除了JAK2 突变之外，PV 患者不存在MPL 突变和CALR 突变，但可发生DNMT3A、TET2、ASXL1、SH2B3、CEBPA、SRSF2、IDH2、CBL 等突变[16-18]，其 中ASXL1、SRSF2 和IDH2 突变可能与骨髓纤维化转化及白血病进展相关[17-18]。

ET 的分子诊断

ET 是巨核系优势增生伴血小板计数增高（≥450×109/L）的MPN，鉴别诊断需排除引起血小板增多的其他克隆性或反应性原因，尤其是需要与纤维化前期PMF（pre-PMF）及隐性PV（masked PV）鉴别，主要是通过骨髓组织病理学检查进行区分，基因异常检出无助于ET 与pre-PMF、PV 的鉴别。绝大多数ET 是由JAK2、CALR 或MPL 的体细胞突变所驱动，JAK2 V617F、CALR 和MPL W515 突变发生率分别为50%～60%、25%～35%和3%左右，其检出有助于ET 的诊断。10%～12%的ET 患者为三基因（JAK2、CALR 和MPL）突变阴性，但需要注意的是，许多单位的检测是针对三基因的热点突变位点（JAK2 V617F 和外显子12 突变、MPL W515L/K/R/A/N/G/S 突变、CALR 基因52 bp 缺失的Ⅰ型突变L367fs*46 和5bp 插入的Ⅱ型突变K385fs*47）。因此，即便是在所谓的“三阴性”患者中，如果针对全部外显子均进行测序的话，仍可能检出其他位点的罕见突变，如JAK2 G127、CALR S189N/E381A、MPL T119/S204/E230/Y252/E259/S505/Y591 等[19-21]，这些少见位点突变的检出也有助于确定疾病的克隆性，排除反应性血小板增多。

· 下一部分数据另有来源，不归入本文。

[src/rtl/microtile_add_sched.sv]
// Two-requester round-robin scheduler feeding a 4-bit + 4-bit adder.
// Flow: IDLE grants a winner, COMPUTE forms the sum, RESULT holds it
// until the consumer accepts. Every output comes straight from a flop.
module microtile_add_sched #(
  parameter int unsigned SUM_W = 8
) (
  input  logic             clk,
  input  logic             rst,
  input  logic [1:0]       req,
  input  logic [3:0]       opa0,
  input  logic [3:0]       opb0,
  input  logic [3:0]       opa1,
  input  logic [3:0]       opb1,
  output logic [1:0]       gnt,
  output logic             res_valid,
  input  logic             res_ready,
  output logic [SUM_W-1:0] res_sum,
  output logic             res_id,
  output logic             busy,
  output logic [7:0]       done_cnt
);

  typedef enum logic [1:0] {
    StIdle    = 2'd0,
    StCompute = 2'd1,
    StResult  = 2'd2
  } state_e;

  state_e           state_q, state_d;
  logic             ptr_q, ptr_d;
  logic             win_q, win_d;
  logic [3:0]       op_a_q, op_a_d;
  logic [3:0]       op_b_q, op_b_d;
  logic [1:0]       gnt_q, gnt_d;
  logic             res_valid_q, res_valid_d;
  logic [SUM_W-1:0] res_sum_q, res_sum_d;
  logic             res_id_q, res_id_d;
  logic             busy_q, busy_d;
  logic [7:0]       done_cnt_q, done_cnt_d;

  logic             arb_win;
  logic [4:0]       sum5;

  // Lone requester wins outright; on contention the pointer decides.
  always_comb begin
    unique case (req)
      2'b01:   arb_win = 1'b0;
      2'b10:   arb_win = 1'b1;
      default: arb_win = ptr_q;
    endcase
  end

  // 5-bit sum keeps the carry of 15 + 15.
  assign sum5 = {1'b0, op_a_q} + {1'b0, op_b_q};

  // Next-state and next-output logic for the three-phase transaction.
  always_comb begin
    state_d     = state_q;
    ptr_d       = ptr_q;
    win_d       = win_q;
    op_a_d      = op_a_q;
    op_b_d      = op_b_q;
    gnt_d       = 2'b00;
    res_valid_d = res_valid_q;
    res_sum_d   = res_sum_q;
    res_id_d    = res_id_q;
    done_cnt_d  = done_cnt_q;

    unique case (state_q)
      StIdle: begin
        if (req != 2'b00) begin
          win_d   = arb_win;
          op_a_d  = arb_win ? opa1 : opa0;
          op_b_d  = arb_win ? opb1 : opb0;
          gnt_d   = arb_win ? 2'b10 : 2'b01;
          // Loser gets priority next time.
          ptr_d   = ~arb_win;
          state_d = StCompute;
        end
      end
      StCompute: begin
        res_sum_d   = SUM_W'(sum5);
        res_id_d    = win_q;
        res_valid_d = 1'b1;
        state_d     = StResult;
      end
      StResult: begin
        if (res_ready) begin
          res_valid_d = 1'b0;
          done_cnt_d  = done_cnt_q + 8'd1;
          state_d     = StIdle;
        end
      end
      default: begin
        res_valid_d = 1'b0;
        state_d     = StIdle;
      end
    endcase

    // Registered from the next state so busy lines up with the state flop.
    busy_d = (state_d != StIdle);
  end

  // State and output registers with synchronous reset.
  always_ff @(posedge clk) begin
    if (rst) begin
      state_q     <= StIdle;
      ptr_q       <= 1'b0;
      win_q       <= 1'b0;
      op_a_q      <= 4'd0;
      op_b_q      <= 4'd0;
      gnt_q       <= 2'b00;
      res_valid_q <= 1'b0;
      res_sum_q   <= '0;
      res_id_q    <= 1'b0;
      busy_q      <= 1'b0;
      done_cnt_q  <= 8'd0;
    end else begin
      state_q     <= state_d;
      ptr_q       <= ptr_d;
      win_q       <= win_d;
      op_a_q      <= op_a_d;
      op_b_q      <= op_b_d;
      gnt_q       <= gnt_d;
      res_valid_q <= res_valid_d;
      res_sum_q   <= res_sum_d;
      res_id_q    <= res_id_d;
      busy_q      <= busy_d;
      done_cnt_q  <= done_cnt_d;
    end
  end

  assign gnt       = gnt_q;
  assign res_valid = res_valid_q;
  assign res_sum   = res_sum_q;
  assign res_id    = res_id_q;
  assign busy      = busy_q;
  assign done_cnt  = done_cnt_q;

endmodule
[src/rtl/uart_lite_pkg.sv]
// rtl/uart_lite_pkg.sv - register map, bit indices and FSM states for the UART Lite register block
package uart_lite_pkg;

    localparam logic [3:0] ADDR_RX   = 4'h0;
    localparam logic [3:0] ADDR_TX   = 4'h4;
    localparam logic [3:0] ADDR_STAT = 4'h8;
    localparam logic [3:0] ADDR_CTRL = 4'hC;

    localparam int STAT_RX_VALID   = 0;
    localparam int STAT_RX_FULL    = 1;
    localparam int STAT_TX_EMPTY   = 2;
    localparam int STAT_TX_FULL    = 3;
    localparam int STAT_INTR_EN    = 4;
    localparam int STAT_OVERRUN    = 5;
    localparam int STAT_FRAME_ERR  = 6;
    localparam int STAT_PARITY_ERR = 7;

    localparam int CTRL_RST_TX  = 0;
    localparam int CTRL_RST_RX  = 1;
    localparam int CTRL_INTR_EN = 4;

    localparam logic [1:0] RESP_OKAY = 2'b00;

    typedef enum logic {W_IDLE, W_RESP} wr_state_t;
    typedef enum logic {R_IDLE, R_DATA} rd_state_t;

    // Word-aligned register match; the byte-lane bits of the address are don't-care.
    function automatic logic addr_is(input logic [3:0] addr, input logic [3:0] reg_off);
        return addr[3:2] == reg_off[3:2];
    endfunction

endpackage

此外，研究者对于JAK2、MPL 和CALR 胚系突变的影响认识还不足，胚系突变的检出要求临床医师需小心求证遗传性或家族性血小板增多症可能，如家族性ET 相关的JAK2 T875N 胚系突变可引起STAT3、STAT5 活性增强并促进细胞增殖[22]。JAK2、CALR、MPL 三基因突变可伴随 TET2、ASXL1、DNMT3A、SF3B1、CEBPA、SH2B3、ZRSR2、CSF3R、EZH2、TP53、IDH2、U2AF1 等基因突变，但如JAK2、CALR、MPL 中任意基因伴随SF3B1 突变时需谨慎鉴别ET 与MDS/MPN-环形铁粒幼细胞（ringed sideroblasts，RS）-血小板增多（thrombocytosis，T）。ET 患者检出SH2B3、IDH2、SF3B1、U2AF1、EZH2 和TP53 突变提示可能预后不良[17]。此外，天津血液研究所报道，JAK2、CALR、MPL 三基因突变阴性患者中常见 TET2 （33.82% ）、SH2B3（29.41%）和ASXL1（23.53%）突变[21]。

PMF 的分子诊断

骨髓纤维化分为原发性和继发性，后者可由感染、自身免疫性疾病、毛细胞白血病或其他淋巴肿瘤、转移性肿瘤等所致。WHO 相关分类2016 版将PMF 分为pre-PMF 和明显的PMF（overt-PMF）。除要排除继发性骨髓纤维化外，PMF 尤其是pre-PMF还要与ET、MDS/MPN-RS-T、慢性粒单核细胞白血病（chronic myelomonocytic leukemia，CMML）等 相鉴别（见表3）。目前只能通过单核细胞计数、巨核细胞形态、红系增生及发育异常等形态学特征来进行区分，这些疾病在分子改变上具有较大重叠。JAK2 V617F、CALR 和MPL W515 基因突变发生率在PMF 中分别为50%～60%、30%左右和5%～8%[1,23-24]。约12%的PMF 患者为JAK2、CALR、MPL三阴性，可有ASXL1（31%）、SRSF2（17%～23%）、SF3B1（7%～14%）、U2AF1（5%～16%）、EZH2（5%～7%）突变[1,25-26]。CALR 突变阴性和ASXL1、SRSF2、EZH2、IDH1/IDH2 突变阳性已作为预后不良因素被纳入MDS 的国际预后指数系统 （MDS international prognostic scoring system,MIPSS）70+V2.0预后系统；CALR 突变阴性以 及ASXL1、SRSF2、U2AF1Q157 突变阳性作为不良因素被纳入遗传预测评分系统（genetically inspired prognostic scoring system，GIPSS）[26]。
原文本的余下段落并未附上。